Will the Trump Tariffs Be Inflationary?
https://trendmacro.com/system/files/reports/20250409trendmacroluskin-rr.pdf
Wednesday, April 9, 2025
It’s tricky. They will feel inflationary, and CPI will confirm it. But the Fed’s PCE won’t.
US Macro
Tariffs appear to be inflationary on the face of it. A rough estimate is that CPI would rise from 2.8% to 4.7% over the coming year. But tariffs were not inflationary at all in the 2018-2019 episode. That might be because the currency of China – the focus of most of those tariffs – weakened significantly. This time, without such a safety valve, it is not clear from first principles that the tariffs will be inflationary overall, even if they raise the prices of certain individual goods and services. Where a good has a domestic substitute, it’s not clear in a competitive equilibrium that domestic producers have scope to raise their prices to the tariffed level. Where there is no domestic substitute, as with, say, cell phones, the substitute is to buy fewer cell phones. But to the extent that certain prices rise, budget-constrained consumers have to buy less of other items, and their prices will fall.
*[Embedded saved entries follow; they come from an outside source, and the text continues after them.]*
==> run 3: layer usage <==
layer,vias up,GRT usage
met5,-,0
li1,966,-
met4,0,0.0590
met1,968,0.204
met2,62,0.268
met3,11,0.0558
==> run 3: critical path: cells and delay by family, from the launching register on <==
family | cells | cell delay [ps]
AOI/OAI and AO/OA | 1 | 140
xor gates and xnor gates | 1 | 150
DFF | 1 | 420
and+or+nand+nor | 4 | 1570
$ cat src/rtl/scd_clock_ctrl.sv
// Purpose: run-mode clock config upper fields: gating set select and system divider
// Assumes: single 20 MHz clk, synchronous active-high rst, inputs synchronous to clk
// Notes:   divided system clock is a one-cycle enable pulse, sysClkEn
`timescale 1ns/1ps
`include "scd_cfg.svh"

module scd_clock_ctrl
    import scd_pkg::*;
(
    input  wire logic        clk,
    input  wire logic        rst,
    input  wire logic [7:0]  regAddr,
    input  wire logic [31:0] regWdata,
    input  wire logic        regWr,
    input  wire logic        regRd,
    output logic      [31:0] regRdata,
    input  wire logic        sleepReq,
    input  wire logic        deepSleepReq,
    input  wire logic [3:0]  minDivisorLimit,
    input  wire logic [31:0] runGating,
    input  wire logic [31:0] sleepGating,
    input  wire logic [31:0] deepSleepGating,
    output logic      [31:0] periphClkEn,
    output logic             sysClkEn,
    output logic             sysSrcOsc,
    output logic             divActive,
    output logic      [3:0]  curDivisor
);

    // ----------------------------------------
    // register state
    // ----------------------------------------
    logic      autoGate_r;
    scd_div_t  system_divisor_field_r;
    logic      useDiv_r;
    logic      pllSkip_r;
    logic      ovr_r;
    scd_div_t  altDiv_r;
    scd_mode_t mode_r;
    scd_mode_t mode_nxt;
    logic [31:0] gate_r;
    logic [31:0] gate_nxt;
    logic [31:0] rdata_r;
    logic [31:0] rdata_nxt;
    scd_div_t  cnt_r;
    scd_div_t  cnt_nxt;
    scd_div_t  curDiv_r;
    logic      divAct_r;

    // ----------------------------------------
    // address decode
    // ----------------------------------------
    wire selRun  = (regAddr == `SCD_RUN_CFG_OFS);
    wire selComp = (regAddr == `SCD_COMP_CFG_OFS);
    wire selStat = (regAddr == `SCD_STATUS_OFS);
    wire wrRun   = regWr && selRun;
    wire wrComp  = regWr && selComp;

    wire [31:0] runWord  = {`SCD_RSVD_VAL, autoGate_r, system_divisor_field_r, useDiv_r, 10'h000,
                            pllSkip_r, 11'h000};
    wire [31:0] compWord = {ovr_r, 4'h0, altDiv_r, 23'h000000};
    wire [31:0] statWord = {21'h000000, mode_r, divAct_r, pllSkip_r, 2'h0, curDiv_r};

    always_comb begin
        if (!regRd) begin
            rdata_nxt = 32'h00000000;
        end else if (selRun) begin
            rdata_nxt = runWord;
        end else if (selComp) begin
            rdata_nxt = compWord;
        end else if (selStat) begin
            rdata_nxt = statWord;
        end else begin
            rdata_nxt = 32'h00000000;
        end
    end

    always_ff @(posedge clk) begin
        if (rst) begin
            autoGate_r <= `SCD_ACG_RST;
            system_divisor_field_r   <= `SCD_DIV_RST;
            useDiv_r   <= `SCD_USEDIV_RST;
            pllSkip_r  <= `SCD_SKIP_RST;
        end else if (wrRun) begin
            autoGate_r <= regWdata[`SCD_ACG_BIT];
            system_divisor_field_r   <= regWdata[`SCD_DIV_HI:`SCD_DIV_LO];
            useDiv_r   <= regWdata[`SCD_USEDIV_BIT];
            pllSkip_r  <= regWdata[`SCD_SKIP_BIT];
        end
    end

    always_ff @(posedge clk) begin
        if (rst) begin
            ovr_r    <= `SCD_OVR_RST;
            altDiv_r <= `SCD_ALT_RST;
        end else if (wrComp) begin
            ovr_r    <= regWdata[`SCD_OVR_BIT];
            altDiv_r <= regWdata[`SCD_ALT_HI:`SCD_ALT_LO];
        end
    end

    always_ff @(posedge clk) begin
        if (rst) begin
            rdata_r <= 32'h00000000;
        end else begin
            rdata_r <= rdata_nxt;
        end
    end

    // ----------------------------------------
    // gating set selection
    // ----------------------------------------
    // deep sleep takes priority if both requests are high
    assign mode_nxt = deepSleepReq ? SCD_DEEP : (sleepReq ? SCD_SLEEP : SCD_RUN);

    always_comb begin
        case (mode_r)
            SCD_SLEEP: gate_nxt = autoGate_r ? sleepGating : runGating;
            SCD_DEEP:  gate_nxt = autoGate_r ? deepSleepGating : runGating;
            default:   gate_nxt = runGating;
        endcase
    end

    // enables are registered so a mode or select change only lands on a clk edge
    always_ff @(posedge clk) begin
        if (rst) begin
            mode_r <= SCD_RUN;
            gate_r <= 32'h00000000;
        end else begin
            mode_r <= mode_nxt;
            gate_r <= gate_nxt;
        end
    end

    // ----------------------------------------
    // system divider
    // ----------------------------------------
    function automatic scd_div_t effDivisor(input logic ovr, input scd_div_t alt,
                                            input scd_div_t div, input logic skip,
                                            input scd_div_t minLim);
        scd_div_t d;
        d = ovr ? alt : div;
        if (!skip && (d < minLim)) begin
            d = minLim;
        end
        return d;
    endfunction

    wire       terminal  = (cnt_r == 4'h0);
    wire       newActive = useDiv_r || !pllSkip_r;
    wire [3:0] newDiv    = effDivisor(ovr_r, altDiv_r, system_divisor_field_r, pllSkip_r, minDivisorLimit);

    // divide by value+1; new settings load only at the end of a period, so no runt pulse
    assign cnt_nxt = terminal ? (newActive ? newDiv : 4'h0) : (cnt_r - 4'h1);

    always_ff @(posedge clk) begin
        if (rst) begin
            cnt_r    <= 4'h0;
            curDiv_r <= 4'h0;
            divAct_r <= 1'b0;
        end else begin
            cnt_r <= cnt_nxt;
            if (terminal) begin
                curDiv_r <= newActive ? newDiv : 4'h0;
                divAct_r <= newActive;
            end
        end
    end

    assign sysClkEn    = terminal;
    assign regRdata    = rdata_r;
    assign periphClkEn = gate_r;
    assign sysSrcOsc   = pllSkip_r;
    assign divActive   = divAct_r;
    assign curDivisor  = curDiv_r;
endmodule
--- config.mk ---
export PLATFORM = sky130hd
export DESIGN_NAME = word_load_unit
export DESIGN_NICKNAME = d
export VERILOG_FILES = /design/src/word_load_pkg.sv /design/src/load_decoder.sv /design/src/word_lane_merge.sv /design/src/word_load_unit.sv
export SDC_FILE = /design/constraint.sdc
export NUM_CORES = 1
export LEC_CHECK = 0
export ABC_CLOCK_PERIOD_IN_PS = 8500
export CORE_AREA = 2 2 252 254
export CTS_CLUSTER_SIZE = 16
export DETAILED_ROUTE_END_ITERATION = 10
export DIE_AREA = 0 0 254 256
export DONT_BUFFER_PORTS = 1
export PLACE_DENSITY = 0.52
export REMOVE_ABC_BUFFERS = 1
export SETUP_SLACK_MARGIN = 0.05
export SKIP_CTS_REPAIR_TIMING = 1
export SLEW_MARGIN = 20
export SYNTH_ARGS = -nofsm -noshare
export SYNTH_HDL_FRONTEND = slang
export SYNTH_SLANG_ARGS = --single-unit
--- constraint.sdc ---
create_clock -name clk_sys -period 8.5 [get_ports clk_sys]
set_clock_uncertainty 0.2 [all_clocks]
set_input_delay 0.425 -clock clk_sys [delete_from_list [all_inputs] [get_ports clk_sys]]
set_output_delay 0.425 -clock clk_sys [all_outputs]
set_load 0.1 [all_outputs]
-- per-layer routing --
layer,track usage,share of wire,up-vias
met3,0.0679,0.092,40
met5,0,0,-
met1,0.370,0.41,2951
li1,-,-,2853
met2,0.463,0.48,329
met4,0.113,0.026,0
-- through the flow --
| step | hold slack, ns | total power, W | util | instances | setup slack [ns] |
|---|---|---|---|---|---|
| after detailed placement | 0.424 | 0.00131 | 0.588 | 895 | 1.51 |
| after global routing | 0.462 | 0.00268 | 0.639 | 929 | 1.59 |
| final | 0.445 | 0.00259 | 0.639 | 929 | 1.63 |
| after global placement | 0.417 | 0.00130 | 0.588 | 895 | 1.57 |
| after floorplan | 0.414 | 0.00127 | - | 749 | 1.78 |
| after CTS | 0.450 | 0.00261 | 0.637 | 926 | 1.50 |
File: src/pkg/flash_frontend_pkg.sv
// Constants shared by the serial flash command front end
package flash_frontend_pkg;
    // Opcodes
    localparam logic [7:0] WRITE_UNLOCK_CMD = 8'h06;
    localparam logic [7:0] WRITE_LOCK_CMD   = 8'h04;
    localparam logic [7:0] JEDEC_ID_READ_CMD = 8'h9f;
    localparam logic [7:0] STATUS_READ_CMD  = 8'h05;
    localparam logic [7:0] STATUS_WRITE_CMD = 8'h01;
    localparam logic [7:0] READ_CMD         = 8'h03;
    localparam logic [7:0] FAST_READ_CMD    = 8'h0b;
    localparam logic [7:0] DUAL_IO_READ_CMD = 8'hbb;
    localparam logic [7:0] QUAD_IO_READ_CMD = 8'heb;

    // Array map
    localparam int          ADDR_BITS    = 24;
    localparam logic [23:0] ARRAY_LAST   = 24'h0fffff;
    localparam logic [23:0] SECTOR_SIZE  = 24'h001000;
    localparam int          SECTOR_SHIFT = 12;
    localparam int          BLOCK_SHIFT  = 16;
    localparam logic [7:0]  SECTOR_LAST  = 8'hff;

    // Serial framing
    localparam logic [5:0] BYTE_BITS      = 6'h08;
    localparam logic [5:0] ADDR_BITS_W    = 6'h18;
    localparam logic [3:0] LANES_SINGLE   = 4'h1;
    localparam logic [3:0] LANES_DUAL     = 4'h2;
    localparam logic [3:0] LANES_QUAD     = 4'h4;
    localparam logic [5:0] DUMMY_NONE     = 6'h00;
    localparam logic [5:0] DUMMY_FAST     = 6'h08;
    localparam logic [5:0] DUMMY_DUAL     = 6'h04;
    localparam logic [5:0] DUMMY_QUAD     = 6'h06;
    localparam logic [1:0] ID_LAST_INDEX  = 2'h2;

    // Synchroniser idle value for {chip_select_n, serial_clock, io[3:0]}
    localparam logic [5:0] PIN_IDLE = 6'h20;

    typedef enum logic [2:0] {
        ST_IDLE     = 3'b000,
        ST_OPCODE   = 3'b001,
        ST_ADDRESS  = 3'b011,
        ST_DUMMY    = 3'b010,
        ST_DATA_OUT = 3'b110,
        ST_PAYLOAD  = 3'b111,
        ST_WAIT_END = 3'b101,
        ST_IGNORE   = 3'b100
    } frame_state_t;

    typedef enum logic [1:0] {
        SRC_ID     = 2'b00,
        SRC_STATUS = 2'b01,
        SRC_ARRAY  = 2'b11
    } byte_source_t;
endpackage : flash_frontend_pkg
==> config.mk <==
export PLATFORM = sky130hd
export DESIGN_NAME = power_sleep_reset_control
export DESIGN_NICKNAME = d
export VERILOG_FILES = /design/src/design/power_sleep_pkg.sv /design/src/design/power_sleep_reset_control.sv /design/src/design/input_filter.sv /design/src/design/reset_stretch.sv
export SDC_FILE = /design/constraint.sdc
export NUM_CORES = 1
export LEC_CHECK = 0
export BUFFER_PORTS_ARGS = -buffer_cell sky130_fd_sc_hd__buf_2
export CAP_MARGIN = 20
export CORE_MARGIN = 2
export CORE_UTILIZATION = 40
export DETAILED_ROUTE_END_ITERATION = 8
export HOLD_SLACK_MARGIN = 0.05
export PLACE_DENSITY = 0.71
export SLEW_MARGIN = 25
export SYNTH_ARGS = -nofsm -noshare
export SYNTH_HDL_FRONTEND = slang
export SYNTH_SLANG_ARGS = --single-unit
==> constraint.sdc <==
create_clock -name pclk -period 6.8 [get_ports pclk]
set_clock_uncertainty 0.15 [all_clocks]
set_input_delay 1.02 -clock pclk [delete_from_list [all_inputs] [get_ports pclk]]
set_output_delay 1.02 -clock pclk [all_outputs]
set_load 0.01 [all_outputs]
==> src/design/power_sleep_pkg.sv <==
package power_sleep_pkg;

   ////////////////////////////////////////////////////////////////////////
   // Register byte offsets
   localparam logic [7:0] OFF_SLEEP_MODE_CONTROL = 8'h50;
   localparam logic [7:0] OFF_SYSTEM_CONTROL = 8'h54;
   localparam logic [7:0] OFF_RESET_CAUSE_FLAGS = 8'h58;
   localparam logic [7:0] OFF_PERIPHERAL_CLOCK_GATING = 8'h64;

   ////////////////////////////////////////////////////////////////////////
   // Field positions
   localparam int SLEEP_ENABLE_BIT = 0;
   localparam int SLEEP_MODE_LSB = 1;
   localparam int CHANGE_ENABLE_BIT = 5;
   localparam int BROWNOUT_DISABLE_BIT = 6;
   localparam int GATE_ADC_BIT = 0;
   localparam int GATE_UNIVERSAL_SERIAL_BIT = 1;
   localparam int GATE_TIMER_ZERO_BIT = 2;
   localparam int GATE_TIMER_ONE_BIT = 3;
   localparam int GATE_SPI_BIT = 4;
   localparam int GATE_LIN_UART_BIT = 5;
   localparam int POWER_ON_FLAG_BIT = 0;
   localparam int EXTERNAL_FLAG_BIT = 1;
   localparam int BROWNOUT_FLAG_BIT = 2;
   localparam int WATCHDOG_FLAG_BIT = 3;

   ////////////////////////////////////////////////////////////////////////
   // Reset values
   localparam logic [1:0] SLEEP_MODE_RESET = 2'h0;
   localparam logic [5:0] GATING_RESET = 6'h00;
   localparam logic [3:0] CAUSE_POWER_ON_RESET = 4'h1;

   ////////////////////////////////////////////////////////////////////////
   // Timing counts, in clock cycles
   localparam logic [2:0] CHANGE_WINDOW_CYCLES = 3'h4;
   localparam logic [2:0] DISABLE_DELAY_CYCLES = 3'h3;
   localparam logic [2:0] DISABLE_HOLD_CYCLES = 3'h3;
   localparam logic [11:0] STARTUP_BASE_CYCLES = 12'h010;

   typedef enum logic [1:0] {
      MODE_IDLE,
      MODE_ADC_NOISE_REDUCTION,
      MODE_POWER_DOWN,
      MODE_POWER_SAVE
   } sleep_mode_type;

endpackage : power_sleep_pkg

==> src/design/power_sleep_reset_control.sv <==
// Added by the designer: the APB register port.
`timescale 1ns/1ns
module power_sleep_reset_control
   import power_sleep_pkg::*;
#(
   parameter int ADDR_W = 8
) (
   input wire logic pclk,
   input wire logic presetn,
   input wire logic psel,
   input wire logic penable,
   input wire logic pwrite,
   input wire logic [ADDR_W-1:0] paddr,
   input wire logic [31:0] pwdata,
   output logic [31:0] prdata,
   output logic pready,
   output logic pslverr,
   input wire logic sleep_instr,
   input wire logic wake_event,
   input wire logic power_on_detect,
   input wire logic brownout_low,
   input wire logic brownout_fuse_enable,
   input wire logic reset_pin_n,
   input wire logic reset_pin_disable_fuse,
   input wire logic watchdog_reset_pulse,
   input wire logic [1:0] startup_time_fuses,
   input wire logic [3:0] clock_select_fuses,
   input wire logic timer_zero_async_select,
   output logic sleeping,
   output logic [1:0] sleep_mode,
   output logic brownout_detector_off,
   output logic [5:0] periph_clk_en,
   output logic adc_mux_available,
   output logic io_reset_n,
   output logic core_reset_n
);

   initial begin
      if (ADDR_W < 8) $error("ADDR_W must cover the 8-bit register decode");
   end

   typedef struct packed {
      logic sleep_enable_bit;
      logic [1:0] sleep_mode_select;
      logic sleep_brownout_disable;
      logic [2:0] window_cnt;
      logic [2:0] disable_cnt;
      logic sleeping;
      logic [1:0] mode;
      logic bod_off;
      logic [5:0] gate;
      logic [3:0] flags;
      logic [7:0] rdata;
      logic err;
   } state_type;

   state_type st_q, st_d;

   logic pin_low_raw;
   logic brownout_raw;
   logic sources_idle_n;
   logic stretch_active;
   logic int_reset;
   logic [2:0] filt;
   logic [11:0] timeout;
   logic disable_active;
   logic wr_access;
   logic setup;
   logic [7:0] wbyte;
   logic [7:0] addr8;

   ////////////////////////////////////////////////////////////////////////
   // Reset sources and stretching

   assign pin_low_raw = !reset_pin_n && !reset_pin_disable_fuse;
   // detector enabled by its fuse unless off in sleep
   assign brownout_raw = brownout_low && brownout_fuse_enable && !st_q.bod_off;
   assign sources_idle_n = presetn && !power_on_detect && !pin_low_raw && !brownout_raw;
   assign io_reset_n = sources_idle_n;

   assign timeout = STARTUP_BASE_CYCLES << {clock_select_fuses[0], startup_time_fuses};

   reset_stretch #(
      .CNT_W(12)
   ) u_stretch (
      .pclk(pclk),
      .sources_idle_n(sources_idle_n),
      .hold(watchdog_reset_pulse),
      .timeout(timeout),
      .reset_active(stretch_active)
   );

   assign int_reset = stretch_active;
   assign core_reset_n = !int_reset;

   // Flags need the source level in the clock domain, filtered against glitches
   input_filter #(
      .WIDTH(3),
      .RESET_VALUE(3'h0)
   ) u_filter (
      .pclk(pclk),
      .presetn(presetn),
      .async_in({power_on_detect, brownout_raw, pin_low_raw}),
      .filtered(filt)
   );

   ////////////////////////////////////////////////////////////////////////
   // Bus decode

   assign setup = psel && !penable;
   assign wr_access = psel && penable && pwrite;
   assign wbyte = pwdata[7:0];
   assign addr8 = paddr[7:0];
   assign disable_active = st_q.sleep_brownout_disable && (st_q.disable_cnt >= DISABLE_DELAY_CYCLES);

   ////////////////////////////////////////////////////////////////////////
   // Next state

   always_comb begin
      st_d = st_q;

      // Read data and error latched in the setup cycle
      if (setup) begin
         st_d.err = 1'b0;
         st_d.rdata = 8'h00;
         case (addr8)
            OFF_SLEEP_MODE_CONTROL: st_d.rdata = {5'h00, st_q.sleep_mode_select, st_q.sleep_enable_bit};
            OFF_SYSTEM_CONTROL: st_d.rdata = {1'b0, st_q.sleep_brownout_disable, st_q.window_cnt != 3'h0, 5'h00};
            OFF_RESET_CAUSE_FLAGS: st_d.rdata = {4'h0, st_q.flags};
            OFF_PERIPHERAL_CLOCK_GATING: st_d.rdata = {2'h0, st_q.gate};
            default: st_d.err = 1'b1;
         endcase
      end

      // Timed change window and disable bit lifetime
      if (st_q.window_cnt != 3'h0) begin
         st_d.window_cnt = st_q.window_cnt - 3'h1;
      end
      // active after delay, auto clear after hold
      if (st_q.sleep_brownout_disable) begin
         if (st_q.disable_cnt == DISABLE_DELAY_CYCLES + DISABLE_HOLD_CYCLES - 3'h1) begin
            st_d.sleep_brownout_disable = 1'b0;
            st_d.disable_cnt = 3'h0;
         end else begin
            st_d.disable_cnt = st_q.disable_cnt + 3'h1;
         end
      end

      if (wr_access) begin
         case (addr8)
            OFF_SLEEP_MODE_CONTROL: begin
               st_d.sleep_enable_bit = wbyte[SLEEP_ENABLE_BIT];
               st_d.sleep_mode_select = wbyte[SLEEP_MODE_LSB +: 2];
            end
            OFF_SYSTEM_CONTROL: begin
               if (wbyte[BROWNOUT_DISABLE_BIT] && wbyte[CHANGE_ENABLE_BIT]) begin
                  st_d.window_cnt = CHANGE_WINDOW_CYCLES;
               end else if (wbyte[BROWNOUT_DISABLE_BIT] && (st_q.window_cnt != 3'h0)) begin
                  st_d.window_cnt = 3'h0;
                  st_d.sleep_brownout_disable = 1'b1;
                  st_d.disable_cnt = 3'h0;
               end
            end
            OFF_PERIPHERAL_CLOCK_GATING: st_d.gate = wbyte[5:0];
            OFF_RESET_CAUSE_FLAGS: st_d.flags = st_q.flags & wbyte[3:0];
            default: ;
         endcase
      end

      // source events set flags, set wins over write
      if (watchdog_reset_pulse) st_d.flags[WATCHDOG_FLAG_BIT] = 1'b1;
      if (filt[1]) st_d.flags[BROWNOUT_FLAG_BIT] = 1'b1;
      if (filt[0]) st_d.flags[EXTERNAL_FLAG_BIT] = 1'b1;
      // power-on sets its flag, clears others
      if (filt[2]) st_d.flags = CAUSE_POWER_ON_RESET;

      // Sleep entry and wake
      if (wake_event) begin
         st_d.sleeping = 1'b0;
         st_d.bod_off = 1'b0;
      end else if (sleep_instr && !st_q.sleeping) begin
         if (st_q.sleep_enable_bit) begin
            st_d.sleeping = 1'b1;
            st_d.mode = st_q.sleep_mode_select;
            st_d.bod_off = disable_active;
         end
      end

      if (int_reset) begin
         st_d.sleep_enable_bit = 1'b0;
         st_d.sleep_mode_select = SLEEP_MODE_RESET;
         st_d.sleep_brownout_disable = 1'b0;
         st_d.window_cnt = 3'h0;
         st_d.disable_cnt = 3'h0;
         st_d.sleeping = 1'b0;
         st_d.mode = SLEEP_MODE_RESET;
         st_d.bod_off = 1'b0;
         st_d.gate = GATING_RESET;
      end
   end

   always_ff @(posedge pclk or negedge presetn) begin
      if (!presetn) begin
         st_q <= '{flags: CAUSE_POWER_ON_RESET, default: '0};
      end else begin
         st_q <= st_d;
      end
   end

   ////////////////////////////////////////////////////////////////////////
   // Outputs

   assign prdata = {24'h000000, st_q.rdata};
   assign pready = 1'b1;
   assign pslverr = psel && penable && st_q.err;
   assign sleeping = st_q.sleeping;
   assign sleep_mode = st_q.mode;
   assign brownout_detector_off = st_q.bod_off;

   // A low enable also blocks the peripheral's register access
   always_comb begin
      periph_clk_en = ~st_q.gate;
      // timer zero gate only when synchronous
      periph_clk_en[GATE_TIMER_ZERO_BIT] = !(st_q.gate[GATE_TIMER_ZERO_BIT] && !timer_zero_async_select);
   end

   // comparator loses mux when ADC gated
   assign adc_mux_available = !st_q.gate[GATE_ADC_BIT];
endmodule : power_sleep_reset_control

==> src/design/input_filter.sv <==
`timescale 1ns/1ns
module input_filter
   import power_sleep_pkg::*;
#(
   parameter int WIDTH = 1,
   parameter logic [WIDTH-1:0] RESET_VALUE = '0
) (
   input wire logic pclk,
   input wire logic presetn,
   input wire logic [WIDTH-1:0] async_in,
   output logic [WIDTH-1:0] filtered
);

   initial begin
      if (WIDTH < 1) $error("input_filter needs WIDTH of at least 1");
   end

   typedef struct packed {
      logic [WIDTH-1:0] stage1;
      logic [WIDTH-1:0] stage2;
      logic [WIDTH-1:0] stage3;
      logic [WIDTH-1:0] out;
   } filter_state_type;

   filter_state_type st_q, st_d;

   // Stage one feeds stage two only; a change counts once two and three agree
   always_comb begin
      st_d = st_q;
      st_d.stage1 = async_in;
      st_d.stage2 = st_q.stage1;
      st_d.stage3 = st_q.stage2;
      for (int i = 0; i < WIDTH; i++) begin
         if (st_q.stage2[i] == st_q.stage3[i]) begin
            st_d.out[i] = st_q.stage3[i];
         end
      end
   end

   always_ff @(posedge pclk or negedge presetn) begin
      if (!presetn) begin
         st_q <= {RESET_VALUE, RESET_VALUE, RESET_VALUE, RESET_VALUE};
      end else begin
         st_q <= st_d;
      end
   end

   assign filtered = st_q.out;

endmodule : input_filter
That is recessionary, not inflationary. Credit utilization or stimulus payments could offset that, but then it would be money-growth, not tariffs that would have caused any inflation. CPI does not capture substitution or go-without effects, so any tariff-driven inflation at all will show up most intensely in that flawed index. Thankfully, PCE, the Fed’s preferred index, fully accounts for such effects.